The lines from the start of the records through the one containing "AND/OR/NAND/NOR | 3 | 0.36" are to be transcribed exactly, and nothing else.
___ DATA FOR THE TASK
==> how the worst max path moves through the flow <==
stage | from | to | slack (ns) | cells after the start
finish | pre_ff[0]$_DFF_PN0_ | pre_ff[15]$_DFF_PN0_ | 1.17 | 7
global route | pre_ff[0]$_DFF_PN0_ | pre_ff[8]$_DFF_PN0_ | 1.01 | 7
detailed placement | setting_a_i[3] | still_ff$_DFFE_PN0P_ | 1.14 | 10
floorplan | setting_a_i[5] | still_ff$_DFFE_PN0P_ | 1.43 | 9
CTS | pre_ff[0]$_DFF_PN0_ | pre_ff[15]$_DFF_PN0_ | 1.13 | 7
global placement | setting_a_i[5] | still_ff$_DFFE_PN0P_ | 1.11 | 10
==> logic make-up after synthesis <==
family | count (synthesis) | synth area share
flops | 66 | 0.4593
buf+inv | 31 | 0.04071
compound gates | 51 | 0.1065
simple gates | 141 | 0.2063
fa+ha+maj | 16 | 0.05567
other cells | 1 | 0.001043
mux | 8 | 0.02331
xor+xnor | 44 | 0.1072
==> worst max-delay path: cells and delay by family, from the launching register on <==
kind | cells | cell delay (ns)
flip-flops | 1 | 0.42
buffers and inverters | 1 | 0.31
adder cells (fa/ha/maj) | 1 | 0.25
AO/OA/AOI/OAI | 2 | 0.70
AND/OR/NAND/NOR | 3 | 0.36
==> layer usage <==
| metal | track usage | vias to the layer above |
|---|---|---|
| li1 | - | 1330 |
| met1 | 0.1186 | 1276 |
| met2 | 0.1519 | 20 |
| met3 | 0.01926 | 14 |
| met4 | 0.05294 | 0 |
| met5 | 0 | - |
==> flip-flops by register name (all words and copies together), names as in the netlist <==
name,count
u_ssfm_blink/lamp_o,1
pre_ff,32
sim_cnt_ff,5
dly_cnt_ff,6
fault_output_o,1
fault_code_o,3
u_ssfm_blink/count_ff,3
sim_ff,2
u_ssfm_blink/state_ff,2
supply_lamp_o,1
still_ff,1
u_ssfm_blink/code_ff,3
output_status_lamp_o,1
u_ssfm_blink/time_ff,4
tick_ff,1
==> src/rtl/fimd_map.svh <==
/*
  Register offsets, instruction word fields, opcodes, reset values and
  timing counts of the field-insert / mask datapath.
  Assumes a 12-bit APB byte address and a 32-bit instruction word.
*/
`ifndef FIMD_MAP_SVH
`define FIMD_MAP_SVH

`define FIMD_ADDR_W 12
`define FIMD_OFS_INSTR 12'h000
`define FIMD_OFS_FLAGS 12'h004
`define FIMD_OFS_STATUS 12'h008
`define FIMD_MEM_PAGE 4'h1

`define FIMD_OP_HI 31
`define FIMD_OP_LO 26
`define FIMD_BIT_NULLF 25
`define FIMD_BIT_AUXF 24
`define FIMD_BIT_WB 23
`define FIMD_BIT_IMM 22
`define FIMD_COND_HI 21
`define FIMD_COND_LO 18
`define FIMD_DST_HI 17
`define FIMD_DST_LO 9
`define FIMD_SRC_HI 8
`define FIMD_SRC_LO 0

`define FIMD_OP_TOP 6'h16
`define FIMD_OP_LOW 6'h14
`define FIMD_OP_MUX 6'h1C
`define FIMD_OP_MUXN 6'h1D
`define FIMD_COND_ALWAYS 4'hF

`define FIMD_FIELD_W 9
`define FIMD_TOP_LO 23
`define FIMD_LOW_LO 0

`define FIMD_FLAG_NULL 0
`define FIMD_FLAG_AUX 1
`define FIMD_ST_BUSY 0
`define FIMD_ST_BADOP 1

`define FIMD_INSTR_RST 32'h0000_0000
`define FIMD_WORD_RST 32'h0000_0000
`define FIMD_FLAG_RST 1'b0

`define FIMD_EXEC_CLOCKS 4
`define FIMD_DEPTH 16

`endif

==> src/rtl/fimd_pkg.sv <==
/*
  Types shared by the field-insert / mask datapath.
  Assumes nothing of its surroundings.
*/
package fimd_pkg;

   typedef logic [31:0] fimd_word_t;

   typedef enum logic [2:0] {
      st_idle,
      st_fetch,
      st_calc,
      st_settle,
      st_commit
   } fimd_state_e;

endpackage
______
WRITTEN REPLY:
==> how the worst max path moves through the flow <==
stage | from | to | slack (ns) | cells after the start
finish | pre_ff[0]$_DFF_PN0_ | pre_ff[15]$_DFF_PN0_ | 1.17 | 7
global route | pre_ff[0]$_DFF_PN0_ | pre_ff[8]$_DFF_PN0_ | 1.01 | 7
detailed placement | setting_a_i[3] | still_ff$_DFFE_PN0P_ | 1.14 | 10
floorplan | setting_a_i[5] | still_ff$_DFFE_PN0P_ | 1.43 | 9
CTS | pre_ff[0]$_DFF_PN0_ | pre_ff[15]$_DFF_PN0_ | 1.13 | 7
global placement | setting_a_i[5] | still_ff$_DFFE_PN0P_ | 1.11 | 10
==> logic make-up after synthesis <==
family | count (synthesis) | synth area share
flops | 66 | 0.4593
buf+inv | 31 | 0.04071
compound gates | 51 | 0.1065
simple gates | 141 | 0.2063
fa+ha+maj | 16 | 0.05567
other cells | 1 | 0.001043
mux | 8 | 0.02331
xor+xnor | 44 | 0.1072
==> worst max-delay path: cells and delay by family, from the launching register on <==
kind | cells | cell delay (ns)
flip-flops | 1 | 0.42
buffers and inverters | 1 | 0.31
adder cells (fa/ha/maj) | 1 | 0.25
AO/OA/AOI/OAI | 2 | 0.70
AND/OR/NAND/NOR | 3 | 0.36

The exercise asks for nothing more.